Ignite.NET and Platform Interoperability
Ignite allows different platforms, such as .NET, Java and C++, to interoperate with each other. Classes and objects defined and written to Ignite by one platform can be read and used by another platform.
Identifiers
To achieve interoperability Ignite writes objects using the common binary format. This format encodes object type and fields using integer identifiers.

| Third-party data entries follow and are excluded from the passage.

What follows belongs to an exercise in optimizing a design on an open flow for small area and a short achievable clock period; a production flow would make more cautious choices.
The RTL was checked by simulation tests, not by an equivalence proof against the original design.
Power is estimated from default activity; no workload was simulated.

## fairq_top
module fairq_top (
   input  logic                   clk,
   input  logic                   reset,
   input  logic                   in_wr,
   input  fairq_pkg::ctrl_t       in_ctrl,
   input  fairq_pkg::data_word_t  in_data,
   input  logic                   rd_dst_addr,
   input  fairq_pkg::queue_idx_t  dst_oq,
   input  fairq_pkg::sram_addr_t  dst_oq_high_addr,
   input  fairq_pkg::sram_addr_t  dst_oq_low_addr,
   output logic                   out_wr,
   output fairq_pkg::ctrl_t       out_ctrl,
   output fairq_pkg::data_word_t  out_data
);
   logic                      ev_open;
   logic                      ev_close;
   logic                      header_word;
   logic                      rewrite_word;
   fairq_pkg::queue_idx_t     src_queue;
   fairq_pkg::queue_idx_t     dst_queue;
   fairq_pkg::sram_addr_t     new_capacity;
   logic                      unused_cap_ge;
   logic                      clear;
   logic                      cfg_valid;
   fairq_pkg::queue_idx_t     cfg_queue;
   logic [16:0]               cfg_cap4;
   logic                      cfg_nz;
   logic [8-1:0] lane_live;
   logic [16:0]               lane_cap4  [8];
   fairq_pkg::flow_count_t    lane_open  [8];
   fairq_pkg::flow_count_t    lane_diff  [8];
  ...
For scale: about 2300 cells after synthesis, roughly 720 flip-flops, about 0.030 mm^2 of cells after synthesis.
==> module fairq_window_rewriter, before the edit <==
module fairq_window_rewriter (
   input  logic                    clk,
   input  logic                    reset,
   input  logic                    clear,
   input  logic                    in_wr,
   input  fairq_pkg::ctrl_t        in_ctrl,
   input  fairq_pkg::data_word_t   in_data,
   input  logic                    rewrite_word,
   input  fairq_pkg::queue_idx_t   src_queue,
   input  logic                    port_free,
   output fairq_pkg::queue_idx_t   div_queue,
   output fairq_pkg::queue_idx_t   div_queue_next,
   input  logic                    port_live,
   input  logic [16:0]             port_cap4,
   input  fairq_pkg::flow_count_t  port_open,
   input  fairq_pkg::flow_count_t  port_diff,
   output logic                    out_wr,
   output fairq_pkg::ctrl_t        out_ctrl,
   output fairq_pkg::data_word_t   out_data
);
   localparam logic [3:0] LAST = 4'd15;
   logic [3:0]    step_count;
   logic [15:0]   divisor;
   logic [15:0]   remainder;
   logic [12:0]   quotient;
   logic          live_s;
   logic          sat;
   logic          open_ge;
   logic [15:0]   unused_open_d;
   logic          diff_ok;
   logic [3:0]    cap_top;
   logic [16:0]   part;
   logic [16:0]   dif;
   logic          ge;
   logic          sat_lo;
   logic [3:0]    unused_sat_d;
   logic [12:0]   code;
   fairq_sub #(.W(16)) u_flows (
      .a  (remainder),
      .b  (divisor),
      .d  (unused_open_d),
      .ge (open_ge)
   );
   assign diff_ok = (divisor != 16'd0) && open_ge;
   fairq_sub #(.W(4)) u_sat (
      .a  (remainder[3:0]),
      .b  (divisor[3:0]),
      .d  (unused_sat_d),
      .ge (sat_lo)
   );
   assign part = {remainder, quotient[12]};
   fairq_sub #(.W(17)) u_step (
      .a  (part),
      .b  ({1'b0, divisor}),
      .d  (dif),
      .ge (ge)
   );
   always_ff @(posedge clk) begin
      if (reset || clear) begin
         step_count <= 4'd0;
      end else if (step_count == 4'd0) begin
         if (port_free) step_count <= 4'd1;
      end else if (step_count == LAST) begin
         step_count <= 4'd0;
      end else begin
         step_count <= step_count + 4'd1;
      end
   end
   assign div_queue_next = reset ? 3'd0 :
                           (step_count == LAST) ? div_queue + 3'd1 : div_queue;
   always_ff @(posedge clk) begin
      div_queue <= div_queue_next;
   end
   always_ff @(posedge clk) begin
      if (step_count == 4'd0) begin
         live_s    <= port_live;
         divisor   <= port_diff;
         remainder <= port_open;
         cap_top   <= port_cap4[16:13];
         quotient  <= port_cap4[12:0];
      end else if (step_count == 4'd1) begin
         if (!diff_ok) divisor <= 16'd1;
         remainder <= {12'd0, cap_top};
      end else if (step_count != LAST) begin
         if (step_count == 4'd2)
            sat <= (divisor[15:4] == 12'd0) && sat_lo;
         remainder <= ge ? dif[15:0] : part[15:0];
         quotient  <= {quotient[11:0], ge};
      end
   end
   always_comb begin
      if (!live_s)                     code = 13'd0;
      else if (sat)                    code = 13'd1;
      else if (quotient[12:8] == 5'd0) code = 13'h100;
      else                             code = quotient;
   end
   logic [12:0]   win_code [8];
   logic [12:0]   code_bus;
   logic [12:0]   src_code;
   assign code_bus = clear ? 13'd0 : code;
   for (genvar q = 0; q < 8; q++) begin : g_code
      always_ff @(posedge clk) begin
         if (clear || (step_count == LAST && div_queue == 3'(q)))
            win_code[q] <= code_bus;
      end
   end
   assign src_code = win_code[src_queue];
   logic                  has_share;
   fairq_pkg::window_t    new_window;
   always_ff @(posedge clk) begin
      has_share    <= (src_code != 13'd0);
      new_window   <= (src_code[12:8] == 5'd0) ? 16'hFFFF : {src_code, 3'b000};
   end
   fairq_pkg::window_t    old_window;
   fairq_pkg::window_t    old_checksum;
   fairq_pkg::window_t    csa_sum;
   fairq_pkg::window_t    csa_carry;
   assign old_window   = in_data[63:48];
   assign old_checksum = in_data[47:32];
   logic [15:0]           csa_rot;
   logic [15:0]           ck_carry;
   logic [15:0]           ck_half;
   logic                  rewrite;
   fairq_pkg::window_t    ck_part;
   fairq_pkg::window_t    ck_carry_r;
   assign csa_sum   = old_window ^ (old_checksum ^ new_window);
   assign csa_carry = (~old_window & ~old_checksum) | (~old_window & new_window) |
                      (~old_checksum & new_window);
   assign csa_rot   = {csa_carry[14:0], csa_carry[15]};
   fairq_eac_carry u_ck (
      .a (csa_sum),
      .b (csa_rot),
      .c (ck_carry)
   );
   assign ck_half = old_window ^ (old_checksum ^ (new_window ^ csa_rot));
   assign rewrite = rewrite_word && has_share;
   always_ff @(posedge clk) begin
      if (reset) out_wr <= 1'b0;
      else       out_wr <= in_wr;
   end
   fairq_pkg::window_t    out_window;
   logic [31:0]           out_low;
   always_ff @(posedge clk) begin
      out_ctrl   <= in_ctrl;
      out_window <= rewrite ? new_window : old_window;
      out_low    <= in_data[31:0];
      ck_part    <= rewrite ? ~ck_half : old_checksum;
      ck_carry_r <= rewrite ? ck_carry : 16'd0;
   end
   assign out_data = {out_window, ck_part ^ ck_carry_r, out_low};
endmodule
Settings: LEC_CHECK=0, CAP_MARGIN=20, CORE_MARGIN=2, CORE_UTILIZATION=40, CTS_CLUSTER_DIAMETER=180, CTS_CLUSTER_SIZE=26, SLEW_MARGIN=20, TNS_END_PERCENT=0; clock period 8.5 ns.
standard.sh (not shown) runs the stock make flow with config.mk's settings and CLKGATE_MAP_FILE= SYNTH_SCRIPT=/design/flow/synth_recipe.tcl, a recipe that flattens the netlist after the stock synthesis.
==> flow/flow/run.sh <==
#!/bin/bash
# The standard layout (standard.sh, unchanged synthesis and steps) with two
# knobs the flow settings cannot reach: port buffers are buf_1 cells instead
# of the default delay cells, and timing repair aims for a larger setup slack.
# make's output goes to flow.log here; each ORFS step keeps its own log under
# orfs/logs/.
set -euo pipefail
export BUFFER_PORTS_ARGS="-buffer_cell sky130_fd_sc_hd__buf_1"
export SETUP_SLACK_MARGIN=6.0
bash standard.sh > flow.log 2>&1
The baseline passed the timing, DRC and antenna checks.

To transform an object’s type and field names to an integer value, Ignite passes them through two stage:
-
Name transformation: full type name and field names are passed to
IBinaryNameMapper
interface and converted to some common form. -
ID transformation: resulting strings are passed to
IBinaryIdMapper
to produce either type ID or field ID.
Mappers can be set either globally in BinaryConfiguration
or for concrete type in BinaryTypeConfiguration
.
Java has the same interfaces BinaryNameMapper
and BinaryIdMapper
. They are set on BinaryConfiguration
or BinaryTypeConfiguration
.
Default Behavior
The .NET part of Ignite.NET applies the following conversions by default:
-
Name transformation: the
System.Type.FullName
property for non-generics types; field or property name is unchanged. -
ID transformation: names are converted to lower case and then ID is calculated in the same way as in the
java.lang.String.hashCode()
method in Java.
The Java part of Ignite.NET applies the following conversions by default:
-
Name transformation: the
Class.getName()
method to get class name; field name is unchanged. -
ID transformation: names are converted to lower case and then
java.lang.String.hashCode()
is used to calculate IDs.
For example, the following two types will automatically map to each other, if they are outside namespaces (.NET) and packages (Java):
class Person
{
public int Id { get; set; }
public string Name { get; set; }
public byte[] Data { get; set; }
}
class Person
{
public int id;
public String name;
public byte[] data;
}
However, the types are normally within some namespace or package. And naming conventions for packages and namespaces differ in Java and .NET. It may be problematic to have .NET namespace be the same as Java package.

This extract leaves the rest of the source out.